Just days before this deadline, my son committed to a college. Deposit submitted. Housing application complete. Medical forms uploaded. Orientation Day scheduled. He is officially college-bound.
It feels like we just went on our first college campus visit. I’m still trying to wrap my head around this whole thing and how fast it got here. How is my son college-bound? Gulp. This is really happening. He is really going. He’ll be living on a college campus in just about three months. I’m thoroughly excited for him and proud of him!
But, between us, I have to ask a question. When can I start talking about why I’m going to miss my college-bound son?
Now, you say? OK, cool. I think so too. Cause I got things to say!
I will miss hearing his hardy laughter coming from the basement when he plays online games with friends – even if it’s at 4 a.m.
I will miss my house resembling a scene from the movie “Signs,” with all the 1/2 empty water bottles all over the place.
I will miss it when he interrupts my Zoom calls by throwing a blanket over my head.
I will miss sending him a text from within the house and having him answer in person.

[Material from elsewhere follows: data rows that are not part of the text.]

## src/rtl/rtl_settings_pkg.sv

```systemverilog
// Shared types and constants for the memory-test sequencer: mode encodings,
// FSM states and the 32-bit address LFSR polynomial.
package rtl_settings_pkg;

  typedef enum logic [1:0] {
    WRITE_ONLY      = 2'd0,
    READ_ONLY       = 2'd1,
    WRITE_AND_CHECK = 2'd2
  } test_mode_t;

  typedef enum logic [1:0] {
    FIX_ADDR = 2'd0,
    RUN_ADDR = 2'd1,
    RND_ADDR = 2'd2
  } addr_mode_t;

  typedef enum logic [1:0] {
    IDLE  = 2'd0,
    ISSUE = 2'd1,
    DRAIN = 2'd2,
    DONE  = 2'd3
  } seq_state_t;

  localparam int LFSR_W = 32;

  // Taps 32,22,2,1 expressed as a bit mask over positions 31,21,1,0.
  localparam logic [LFSR_W-1:0] LFSR_TAPS = 32'h8020_0003;

  function automatic logic [LFSR_W-1:0] lfsr_next(input logic [LFSR_W-1:0] state);
    return {state[LFSR_W-2:0], ^(state & LFSR_TAPS)};
  endfunction

endpackage

```

## src/rtl/seq_lfsr_addr.sv

```systemverilog
// 32-bit Fibonacci LFSR address source for RND_ADDR mode; only built when
// SEQ_RND_ADDR_EN is defined. Output is the current state truncated to OUT_W.
module seq_lfsr_addr
  import rtl_settings_pkg::*;
#(
  parameter int OUT_W = 31
) (
  input  logic              clk_i,
  input  logic              rst_i,
  input  logic              load_i,
  input  logic              adv_i,
  input  logic [LFSR_W-1:0] seed_i,
  output logic [OUT_W-1:0]  addr_o
);

  logic [LFSR_W-1:0] r_lfsr;

  // NOTE: sequential state is updated with non-blocking assignments so every
  // register samples the pre-edge values regardless of process ordering.
  always_ff @(posedge clk_i) begin
    if (rst_i) begin
      r_lfsr <= '0;
    end else if (load_i) begin
      r_lfsr <= seed_i;
    end else if (adv_i) begin
      r_lfsr <= lfsr_next(r_lfsr);
    end
  end

  assign addr_o = r_lfsr[OUT_W-1:0];

endmodule

```
<file path="src/rtl/alarm_ctl.sv">
// ---------------------------------------------------------------------------
// alarm_ctl
//
// Alarm sequencer for the digital clock. It watches the running time from
// the time counter, compares it against the stored alarm time, and then
// sequences the ringing / snooze / stop behaviour that drives the buzzer.
// alarm_ringing is also read by the mode controller, which refuses to leave
// display mode while the alarm is sounding.
//
// Parameters:
//   RING_SECS    seconds the alarm rings before stopping by itself
//   SNOOZE_SECS  length of one snooze, in seconds
//   MAX_SNOOZE   snoozes allowed per alarm event
//
// Ports:
//   clk            system clock
//   rst_n          asynchronous active-low reset
//   sec_tick       one-cycle pulse, once per second
//   mode           current mode (00 display, 01 set, 10 timer, 11 alarm set)
//   alarm_en       alarm armed (level)
//   cur_hour       current hour, binary 0-23
//   cur_min        current minute, binary 0-59
//   alm_hour       alarm hour
//   alm_min        alarm minute
//   stop_btn       debounced one-cycle pulse
//   snooze_btn     debounced one-cycle pulse
//   alarm_ringing  high while the alarm rings
//   buzzer         buzzer drive
//   snooze_active  high while a snooze is running
//   snooze_left    snoozes still available in this event
//
// Optional feature (macro ALARM_BEEP_PATTERN_EN):
//   When defined, the buzzer is gated by a phase bit that toggles on every
//   sec_tick while ringing, giving a 1 s on / 1 s off pattern. The phase
//   starts at 1 on entry to ringing so the tone begins immediately.
//   When undefined, buzzer simply follows alarm_ringing.
// ---------------------------------------------------------------------------
module alarm_ctl #(
    parameter int RING_SECS   = 60,
    parameter int SNOOZE_SECS = 300,
    parameter int MAX_SNOOZE  = 3
) (
    input  logic                              clk,
    input  logic                              rst_n,
    input  logic                              sec_tick,
    input  logic [1:0]                        mode,
    input  logic                              alarm_en,
    input  logic [4:0]                        cur_hour,
    input  logic [5:0]                        cur_min,
    input  logic [4:0]                        alm_hour,
    input  logic [5:0]                        alm_min,
    input  logic                              stop_btn,
    input  logic                              snooze_btn,
    output logic                              alarm_ringing,
    output logic                              buzzer,
    output logic                              snooze_active,
    output logic [$clog2(MAX_SNOOZE+1)-1:0]   snooze_left
);

    // Counter widths; kept at least one bit so tiny parameter values still
    // elaborate cleanly.
    localparam int RW = (RING_SECS   > 1) ? $clog2(RING_SECS)   : 1;
    localparam int ZW = (SNOOZE_SECS > 1) ? $clog2(SNOOZE_SECS) : 1;
    localparam int SW = $clog2(MAX_SNOOZE + 1);

    localparam logic [RW-1:0] RING_LAST   = RW'(RING_SECS - 1);
    localparam logic [ZW-1:0] SNOOZE_LOAD = ZW'(SNOOZE_SECS - 1);
    localparam logic [SW-1:0] SNOOZE_MAX  = SW'(MAX_SNOOZE);
    localparam logic [1:0]    MODE_ALM_SET = 2'b11;

    typedef enum logic [1:0] {
        IDLE    = 2'b00,
        RINGING = 2'b01,
        SNOOZE  = 2'b10,
        MUTED   = 2'b11
    } alarm_state_t;

    alarm_state_t  state, state_next;
    logic [RW-1:0] ring_cnt, ring_cnt_next;
    logic [ZW-1:0] snz_cnt,  snz_cnt_next;
    logic [SW-1:0] snz_left, snz_left_next;
    logic          match;

    // The time comparison only matters in IDLE (to start an event) and in
    // MUTED (to hold off re-triggering within the same minute). Ringing and
    // snoozing ignore it, so editing the alarm time or the minute rolling
    // over never disturbs an active event.
    assign match = (cur_hour == alm_hour) && (cur_min == alm_min);

    // State and counter registers.
    always_ff @(posedge clk or negedge rst_n) begin
        if (!rst_n) begin
            state    <= IDLE;
            ring_cnt <= '0;
            snz_cnt  <= '0;
            snz_left <= SNOOZE_MAX;
        end else begin
            state    <= state_next;
            ring_cnt <= ring_cnt_next;
            snz_cnt  <= snz_cnt_next;
            snz_left <= snz_left_next;
        end
    end

    // Next-state and counter update. Disarming wins over everything; within
    // a state, stop beats snooze, and any button transition beats sec_tick
    // so the counter does not advance in a cycle where a button is acted on.
    // A snooze press with no snoozes left is not a transition, so a tick in
    // that same cycle still counts.
    always_comb begin
        state_next    = state;
        ring_cnt_next = ring_cnt;
        snz_cnt_next  = snz_cnt;
        snz_left_next = snz_left;

        if (!alarm_en) begin
            state_next    = IDLE;
            ring_cnt_next = '0;
            snz_cnt_next  = '0;
        end else begin
            case (state)
                IDLE: begin
                    if (match && (mode != MODE_ALM_SET)) begin
                        state_next    = RINGING;
                        ring_cnt_next = '0;
                        snz_left_next = SNOOZE_MAX;
                    end
                end

                RINGING: begin
                    if (stop_btn) begin
                        state_next = MUTED;
                    end else if (snooze_btn && (snz_left != '0)) begin
                        state_next    = SNOOZE;
                        snz_left_next = snz_left - SW'(1);
                        snz_cnt_next  = SNOOZE_LOAD;
                    end else if (sec_tick) begin
                        if (ring_cnt == RING_LAST) begin
                            state_next = MUTED;
                        end else begin
                            ring_cnt_next = ring_cnt + RW'(1);
                        end
                    end
                end

                SNOOZE: begin
                    if (stop_btn) begin
                        state_next = MUTED;
                    end else if (sec_tick) begin
                        if (snz_cnt == '0) begin
                            state_next    = RINGING;
                            ring_cnt_next = '0;
                        end else begin
                            snz_cnt_next = snz_cnt - ZW'(1);
                        end
                    end
                end

                MUTED: begin
                    if (!match) begin
                        state_next = IDLE;
                    end
                end

                default: begin
                    state_next = IDLE;
                end
            endcase
        end
    end

    // Outputs are decoded straight from the state register, so they change
    // exactly one cycle after the input that caused the transition.
    assign alarm_ringing = (state == RINGING);
    assign snooze_active = (state == SNOOZE);
    assign snooze_left   = snz_left;

`ifdef ALARM_BEEP_PATTERN_EN
    logic beep_phase;

    // Beep phase: forced to 1 whenever ringing is (re)entered, then toggled
    // by every second tick while ringing.
    always_ff @(posedge clk or negedge rst_n) begin
        if (!rst_n) begin
            beep_phase <= 1'b1;
        end else if ((state_next == RINGING) && (state != RINGING)) begin
            beep_phase <= 1'b1;
        end else if ((state == RINGING) && sec_tick) begin
            beep_phase <= ~beep_phase;
        end
    end

    assign buzzer = alarm_ringing & beep_phase;
`else
    assign buzzer = alarm_ringing;
`endif

endmodule

</file>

I will miss the thumping up and down the stairs and walking the hallways, making it sound like he has anvils as feet.
I will miss walking into my bedroom and randomly catching him napping in my bed.
I will miss witnessing his daily interactions with his father and both of them denying that they are nothing alike.
I will miss being together for family celebrations and milestones like his birthday, my birthday, Mother’s Day, etc.
I will miss hearing him practice the piano. Even if it is after many minutes of nagging, listening to his talent awes me.
I will miss simply knowing that he is here, safe and sound, under the same roof as me, his dad, and his sister.
I will miss his smile and his laugh. And the special way that he can make me laugh and smile. My son is the only one who can always do that.
Most of all, I’ll just miss him—his presence in our everyday life as a little family of four.